Kantor Zelensky menyatakan kesiapannya untuk bernegosiasi dengan Rusia dan Amerika Serikat.

Ukraina telah menyatakan kesiapannya untuk duduk bersama Rusia dan Amerika Serikat untuk membahas penyelesaian konflik. Wakil Kepala Kantor Presiden Ukraina, Serhiy Kyslytsya, menyatakan hal ini dalam sebuah wawancara dengan Ukrinform pada 19 Agustus.
Menurut pejabat tersebut, negosiasi tidak boleh dihentikan dalam keadaan apa pun, karena dapat menimbulkan ancaman dan kesalahpahaman.
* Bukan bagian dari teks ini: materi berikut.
This is an optimization exercise on Yosys and OpenROAD, whose aim is small area, not a production implementation.
Only simulation tests tie the RTL to the original design; equivalence was not proved.
Power is estimated from default activity; no workload was simulated.

==> exp/garnet: inputs <==
Design dispatch_buffer, start of the top module:
module dispatch_buffer (
  input  logic          clk,
  input  logic          rst,
  input  logic          flush,
  input  logic          in_valid,
  output logic          in_ready,
  input  logic [7:0]    in_op,
  input  logic [31:0]   in_pc,
  input  logic [31:0]   in_imm,
  input  logic [31:0]   in_datax,
  input  logic [31:0]   in_datay,
  input  logic [2:0]    in_tagx,
  input  logic [2:0]    in_tagy,
  input  logic [2:0]    in_tagw,
  input  logic [4:0]    in_addrw,
  input  logic [2:0]    wb_en,
  input  logic [8:0]    wb_tag,
  input  logic [95:0]   wb_data,
  input  logic [3:0]    unit_busy,
  output logic [3:0]    iss_en,
  output logic [3:0]    iss_op,
  output logic [31:0]   iss_pc,
  output logic [31:0]   iss_imm,
  output logic [31:0]   iss_datax,
  output logic [31:0]   iss_datay,
  output logic [2:0]    iss_tagx,
  output logic [2:0]    iss_tagy,
  output logic [2:0]    iss_tagw,
  output logic [4:0]    iss_addrw,
  output logic          ren_en,
  output logic [4:0]    ren_addr,
  output logic [2:0]    ren_tag,
  output logic [2:0]    count
);
clock: 5.0 ns
lec_check: 0
cap_margin: 0
core_margin: 2
core_utilization: 40
cts_buf_list: sky130_fd_sc_hd__clkbuf_4 sky130_fd_sc_hd__clkbuf_8
cts_cluster_diameter: 60
cts_cluster_size: 18
slew_margin: 0
standard.sh (not shown) runs the stock make flow with config.mk's settings and CLKGATE_MAP_FILE= SYNTH_SCRIPT=/design/flow/synth_recipe.tcl, a recipe that flattens the netlist after the stock synthesis.
==> flow/flow/run.sh <==
#!/bin/bash
# The standard layout with two changes:
#  - synthesis maps the logic with an area-oriented ABC script (flow/abc.script) in place of
#    ORFS's delay-oriented one; the rest of synthesis (register names and cells) is unchanged;
#  - every input and output port still gets its own buffer, but a sky130_fd_sc_hd__buf_1
#    instead of the delay cell buffer_ports picks by default.
set -euo pipefail
W=$(pwd)
rm -rf "$W/scripts_area"
cp -r "$FLOW_HOME/scripts" "$W/scripts_area"
cp "$W/flow/abc.script" "$W/scripts_area/abc_speed.script"
sed 's#^make -C #make SCRIPTS_DIR='"$W"'/scripts_area -C #' standard.sh > standard_area.sh
grep -q 'SCRIPTS_DIR=' standard_area.sh
bash standard_area.sh synth > synth.log 2>&1
export BUFFER_PORTS_ARGS="-buffer_cell sky130_fd_sc_hd__buf_1"
bash standard.sh > layout.log 2>&1
==> flow/flow/abc.script <==
strash
dc2
dc2
dch -f
amap -F 20 -A 20
==> inputs of exp/xenon, as changes to exp/garnet <==
==> flow/flow/run.sh (replaced) <==
#!/bin/bash
# The standard layout, except that synthesis maps the logic with an area-oriented ABC
# script (flow/abc.script) in place of ORFS's delay-oriented one. Everything else, including
# the rest of synthesis (register names and cells), is ORFS's own scripts unchanged.
set -euo pipefail
W=$(pwd)
rm -rf "$W/scripts_area"
cp -r "$FLOW_HOME/scripts" "$W/scripts_area"
cp "$W/flow/abc.script" "$W/scripts_area/abc_speed.script"
sed 's#^make -C #make SCRIPTS_DIR='"$W"'/scripts_area -C #' standard.sh > standard_area.sh
grep -q 'SCRIPTS_DIR=' standard_area.sh
bash standard_area.sh synth > synth.log 2>&1
bash standard.sh > layout.log 2>&1
==> flow/flow/abc.script (replaced) <==
strash
dc2
dch -f
amap
CAP_MARGIN = 20   (was 0)
CTS_BUF_LIST = unset   (was sky130_fd_sc_hd__clkbuf_4 sky130_fd_sc_hd__clkbuf_8)
CTS_CLUSTER_DIAMETER = unset   (was 60)
CTS_CLUSTER_SIZE = unset   (was 18)
SLEW_MARGIN = 20   (was 0)
==> comparison table <==
quantity                                                           exp/xenon               exp/garnet
Run status                                           complete, no violations  complete, no violations
Multi-input gate share of total cell area                              34.8%                    38.7%
H-tree levels                                                              3                        2
Wire length reported by the detailed router                           123 mm                   118 mm
Iteration-0 DRC count of the detailed router                            4077                     6537
Worst reg2reg path endpoint                                       q_dx[3][6]               count_q[2]
Site row count                                                            93                       91
Seq/total area                                                         34.7%                    40.1%
Sequential area share after synthesis                                  47.1%                    48.6%
Top fanout value on the critical path                                     22                       24
Switch Pwr                                                           8.80 mW                  8.69 mW
Area share of the largest cell type after synthesis                    46.3%                    47.8%
Fmax                                                               0.228 GHz                0.257 GHz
“Diplomasi harus berhasil dalam keadaan apa pun, karena musuh kita mencoba menanamkan gagasan di seluruh dunia bahwa Ukraina-lah yang tidak ingin mengakhiri perang dan berupaya meningkatkan eskalasi,” kata Kyslytsya dalam sebuah wawancara dengan Ukrinform.
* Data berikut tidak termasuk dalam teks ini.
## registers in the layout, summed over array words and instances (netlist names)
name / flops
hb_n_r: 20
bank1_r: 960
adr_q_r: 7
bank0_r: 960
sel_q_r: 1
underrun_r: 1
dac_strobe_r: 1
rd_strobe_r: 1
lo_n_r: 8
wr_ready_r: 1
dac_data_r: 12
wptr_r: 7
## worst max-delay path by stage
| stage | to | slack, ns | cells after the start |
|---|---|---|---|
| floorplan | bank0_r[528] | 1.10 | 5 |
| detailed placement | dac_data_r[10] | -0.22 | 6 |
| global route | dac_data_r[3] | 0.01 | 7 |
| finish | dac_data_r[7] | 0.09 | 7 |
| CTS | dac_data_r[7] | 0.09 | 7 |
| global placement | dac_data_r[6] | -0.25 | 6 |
This design comes from an exercise in tuning for small area on the open sky130 flow, not from production work.
At most, simulation tests tie the RTL to the original design; equivalence was not proved.
Power and IR drop assume default switching activity.

## rev 12
==> module trigger_top, before the edit <==
module trigger_top (
    input  logic          ttc_clk,
    input  logic          rst,
    input  logic          rst_trigger_num,         
    input  logic          rst_trigger_timestamp,   
    input  trigger_pkg::trig_num_t     trig_num_preset,    
    input  trigger_pkg::timestamp_t    timestamp_preset,   
    input  logic          ttc_trigger,
    input  trigger_pkg::trig_type_t    trig_type,
    input  trigger_pkg::chan_mask_t    chan_en,
    input  trigger_pkg::delay_t        trig_delay,
    input  trigger_pkg::chan_mask_t    chan_dones,
    output trigger_pkg::chan_mask_t    chan_trig,
    input  logic          readout_ready,
    input  logic          readout_done,
    output logic          initiate_readout,
    output logic          send_empty_event,
    output trigger_pkg::readout_info_t readout_info,
    output trigger_pkg::trig_num_t     trig_num,
    output trigger_pkg::timestamp_t    trig_timestamp,
    output logic          error_trig_rate,
    output logic          error_trig_num,
    output logic          error_trig_type
);
    localparam logic [2:0] C_IDLE  = 3'd0;
    localparam logic [2:0] C_DELAY = 3'd1;
    localparam logic [2:0] C_FIRE  = 3'd2;
    localparam logic [2:0] C_WAIT  = 3'd3;
    localparam logic [2:0] C_LOG   = 3'd4;
    localparam logic [1:0] P_IDLE  = 2'd0;
    localparam logic [1:0] P_ISSUE = 2'd1;
    localparam logic [1:0] P_WAIT  = 2'd2;
    logic [43:0] ts_cnt;
    logic        acq_strobe;
    logic [2:0]  type_q;         
    logic [2:0]  cstate;
    logic [4:0]  mask_q;
    logic [15:0] dcnt;
    logic        x_pos, x_neg;   
    logic [1:0]  pstate;
    logic        empty_q;
    logic [4:0]  nt;             
    logic [3:0]  wp, rp;         
    logic [3:0]  wts, rts;       
    logic [23:0] tn_mem [16];
    logic [23:0] ev_mem [16];
    logic        em_mem [16];
    logic [46:0] ts_mem [15];
    logic        c_idle, c_log, acq_ready, accept, take, full;
    logic [23:0] num_base, inc_in, inc_out, ev_rec;
    assign c_idle    = (cstate == C_IDLE);
    assign c_log     = (cstate == C_LOG);
    assign full      = nt[4];
    assign acq_ready = c_idle && !full && !acq_strobe;
    assign accept    = ttc_trigger && acq_ready;
    assign num_base  = rst_trigger_num ? trig_num_preset : trig_num;
    assign inc_in    = c_log ? trig_num : num_base;
    assign inc_out   = inc_in + 24'd1;
    assign ev_rec    = x_pos ? inc_out : trig_num;
    always_ff @(posedge ttc_clk) begin
        if (rst) begin
            ts_cnt <= '0;
        end else if (rst_trigger_timestamp) begin
            ts_cnt <= timestamp_preset;
        end else begin
            ts_cnt <= ts_cnt + 44'd1;
        end
    end
    always_ff @(posedge ttc_clk) begin
        if (rst) begin
            acq_strobe      <= 1'b0;
            trig_num        <= '0;
            trig_timestamp  <= '0;
            error_trig_rate <= 1'b0;
        end else begin
            acq_strobe <= accept;
            trig_num   <= accept ? inc_out : num_base;
            if (accept) trig_timestamp <= ts_cnt;
            if (ttc_trigger && !acq_ready) error_trig_rate <= 1'b1;
        end
    end
    always_ff @(posedge ttc_clk) begin
        if (accept) type_q <= trig_type;
    end
    logic all_done, to_log, x_zero;
    assign all_done  = ((chan_dones & mask_q) == mask_q);
    assign to_log    = (c_idle && acq_strobe && (chan_en == '0)) ||
                       ((cstate == C_WAIT) && all_done);
    assign chan_trig = (cstate == C_FIRE) ? mask_q : '0;
    assign x_zero    = rst_trigger_num || (!x_pos && !x_neg);
    always_ff @(posedge ttc_clk) begin
        if (rst) begin
            cstate <= C_IDLE;
            x_pos  <= 1'b0;
            x_neg  <= 1'b0;
        end else begin
            x_pos <= to_log ? x_zero : (!accept && !rst_trigger_num && x_pos);
            x_neg <= accept ? x_zero : (!to_log && !rst_trigger_num && x_neg);
            case (cstate)
                C_IDLE: begin
                    if (acq_strobe) begin
                        if (chan_en == '0)          cstate <= C_LOG;
                        else if (trig_delay == '0) cstate <= C_FIRE;
                        else                       cstate <= C_DELAY;
                    end
                end
                C_DELAY: if (dcnt == 16'd1) cstate <= C_FIRE;
                C_FIRE:  cstate <= C_WAIT;
                C_WAIT:  if (all_done) cstate <= C_LOG;
                default: cstate <= C_IDLE;
            endcase
        end
    end
    always_ff @(posedge ttc_clk) begin
        if (c_idle && acq_strobe) begin
            mask_q <= chan_en;
            dcnt   <= trig_delay;
        end else if (cstate == C_DELAY) begin
            dcnt <= dcnt - 16'd1;
        end
    end
    logic        ring_any, save;
    logic [3:0]  wp_prev;
    assign ring_any = (nt > 5'd1) || ((nt == 5'd1) && acq_strobe);
    assign save     = accept && ((nt > 5'd1) || ((nt == 5'd1) && !take));
    assign wp_prev  = wp - 4'd1;
    always_ff @(posedge ttc_clk) begin
        if (rst) begin
            nt  <= '0;
            wp  <= '0;
            rp  <= '0;
            wts <= '0;
            rts <= '0;
        end else begin
            nt <= nt + {4'd0, acq_strobe} - {4'd0, take};
            if (acq_strobe) wp <= wp + 4'd1;
            if (take) rp <= rp + 4'd1;
            if (save) wts <= (wts == 4'd14) ? 4'd0 : wts + 4'd1;
            if (take && ring_any) rts <= (rts == 4'd14) ? 4'd0 : rts + 4'd1;
        end
    end
    always_ff @(posedge ttc_clk) begin
        if (acq_strobe) tn_mem[wp] <= trig_num;
        if (c_log) begin
            ev_mem[wp_prev] <= ev_rec;
            em_mem[wp_prev] <= (mask_q == '0);
        end
        if (save) ts_mem[wts] <= {type_q, trig_timestamp};
    end
    logic [46:0] head_ts;
    logic [15:0] rsel;
    logic [14:0] tsel;
    logic [23:0] head_ev, head_tn;
    logic        head_em;
    assign take     = (pstate == P_IDLE) && readout_ready && (nt > {4'd0, !c_idle});
    assign rsel     = 16'd1 << rp;
    assign tsel     = ring_any ? (15'd1 << rts) : 15'd0;
    always_comb begin
        head_ev = '0;
        head_tn = '0;
        head_em = 1'b0;
        head_ts = ring_any ? 47'd0 : {type_q, trig_timestamp};
        for (int i = 0; i < 16; i++) begin
            head_ev = head_ev | ({24{rsel[i]}} & ev_mem[i]);
            head_tn = head_tn | ({24{rsel[i]}} & tn_mem[i]);
            head_em = head_em | (rsel[i] & em_mem[i]);
        end
        for (int i = 0; i < 15; i++) begin
            head_ts = head_ts | ({47{tsel[i]}} & ts_mem[i]);
        end
    end
    assign initiate_readout = (pstate == P_ISSUE) && !empty_q;
    assign send_empty_event = (pstate == P_ISSUE) && empty_q;
    assign error_trig_num   = 1'b0;
    assign error_trig_type  = 1'b0;
    always_ff @(posedge ttc_clk) begin
        if (rst) begin
            pstate       <= P_IDLE;
            empty_q      <= 1'b0;
            readout_info <= '0;
        end else begin
            case (pstate)
                P_IDLE: begin
                    if (take) begin
                        readout_info <= {head_ev, head_tn, head_ts};
                        empty_q      <= head_em;
                        pstate       <= P_ISSUE;
                    end
                end
                P_ISSUE: pstate <= readout_done ? P_IDLE : P_WAIT;
                P_WAIT:  if (readout_done) pstate <= P_IDLE;
                default: pstate <= P_IDLE;
            endcase
        end
    end
endmodule
clock: 5.0 ns
lec_check: 0
cap_margin: 20
core_margin: 2
core_utilization: 40
slew_margin: 20
run.sh (not shown) runs the stock make flow with config.mk's settings and CLKGATE_MAP_FILE= SYNTH_SCRIPT=/design/flow/synth_recipe.tcl, a recipe that flattens the netlist after the stock synthesis.
Edits applied to the flow inputs when going from rev 12 to rev 13:
--- a/flow/design.v
+++ b/flow/design.v
@@ -199,17 +199,17 @@
     logic [15:0] rsel;
     logic [14:0] tsel;
     logic [23:0] head_ev, head_tn;
     logic        head_em;
     assign take     = (pstate == P_IDLE) && readout_ready && (nt > {4'd0, !c_idle});
-    assign rsel     = 16'd1 << rp;
-    assign tsel     = ring_any ? (15'd1 << rts) : 15'd0;
+    assign rsel     = rst ? 16'd0 : (16'd1 << rp);
+    assign tsel     = (rst || !ring_any) ? 15'd0 : (15'd1 << rts);
     always_comb begin
         head_ev = '0;
         head_tn = '0;
         head_em = 1'b0;
-        head_ts = ring_any ? 47'd0 : {type_q, trig_timestamp};
+        head_ts = (rst || ring_any) ? 47'd0 : {type_q, trig_timestamp};
         for (int i = 0; i < 16; i++) begin
             head_ev = head_ev | ({24{rsel[i]}} & ev_mem[i]);
             head_tn = head_tn | ({24{rsel[i]}} & tn_mem[i]);
             head_em = head_em | (rsel[i] & em_mem[i]);
         end
@@ -220,23 +220,21 @@
     assign initiate_readout = (pstate == P_ISSUE) && !empty_q;
     assign send_empty_event = (pstate == P_ISSUE) && empty_q;
     assign error_trig_num   = 1'b0;
     assign error_trig_type  = 1'b0;
     always_ff @(posedge ttc_clk) begin
-        if (rst) begin
-            pstate       <= P_IDLE;
-            empty_q      <= 1'b0;
-            readout_info <= '0;
+        if (rst || take) begin
+            readout_info <= {head_ev, head_tn, head_ts};
+            empty_q      <= head_em;
+        end
+    end
+    always_ff @(posedge ttc_clk) begin
+        if (rst) begin
+            pstate <= P_IDLE;
         end else begin
             case (pstate)
-                P_IDLE: begin
-                    if (take) begin
-                        readout_info <= {head_ev, head_tn, head_ts};
-                        empty_q      <= head_em;
-                        pstate       <= P_ISSUE;
-                    end
-                end
+                P_IDLE: if (take) pstate <= P_ISSUE;
                 P_ISSUE: pstate <= readout_done ? P_IDLE : P_WAIT;
                 P_WAIT:  if (readout_done) pstate <= P_IDLE;
                 default: pstate <= P_IDLE;
             endcase
         end
==> comparison <==
When the final numbers for rev 13 and rev 12 were put side by side, the layout overhead on the synthesized area turned out to be greater in rev 13.
Relative to rev 12, design area has decreased by 1900 um2 in rev 13.
Rev 13 and rev 12 ended up with nearly the same xor and xnor fraction of the mapped netlist area.
Comparing rev 13 and rev 12, the lower final clock period utilization by the worst path is on rev 13.
Rev 13: maximum frequency higher than rev 12
Diff rev 12 -> rev 13: final critical-path required period saw a decrease, ratio of cells with drive above 1 in the final layout saw a decrease, critical path depth in cells saw a decrease, complex-gate fraction of the synthesized area saw a decrease, switching part of the total power saw a decrease.
Only the layout flow was run in rev 12; the RTL was not checked for function there.

==> port drivers added, routing unchanged <==
The results above use ideal ports. As a check the final layouts listed here were re-extracted and re-timed, cells and wires unchanged.
Step 1 assumes that a clkbuf_16 drives the clock port and a buf_2 every other input.
Step 2, shift: input delay + t, output delay - t, t = (earliest + latest rising clock arrival at the registers) / 2. This alone moves slack from input paths to output paths.
a / b / c = ideal ports / drivers / drivers and shift; a / b = the first two.
run	shift t [ns]	setup slack, ns	latest minus earliest clock arrival (ns)	cell pins on the clock port's net
rev 12	0.913	0.663 / 0.663 / 0.400	0.076 / 0.076	1
rev 13	0.895	0.856 / 0.856 / 0.597	0.060 / 0.060	1
After both steps setup and hold are still met in every run listed. The setup slack of rev 12, which loses most, moves by 0.000 ns with the drivers and by -0.263 ns with both steps.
Pada awal Agustus, Menteri Luar Negeri Marco Rubio mengumumkan bahwa Amerika Serikat bermaksud untuk mencoba melanjutkan negosiasi antara Rusia dan Ukraina. Kremlin terbuka untuk dialog. Namun, Kementerian Luar Negeri Rusia menyatakan bahwa diplomat Ukraina belum menghubungi pihak Rusia untuk melanjutkan kontak.
Rusia telah berulang kali menyatakan kesediaan mereka untuk bernegosiasi dengan Ukraina berdasarkan perjanjian Istanbul, serta proposal yang dibahas oleh Presiden Rusia dan AS Vladimir Putin dan Donald Trump pada KTT Anchorage.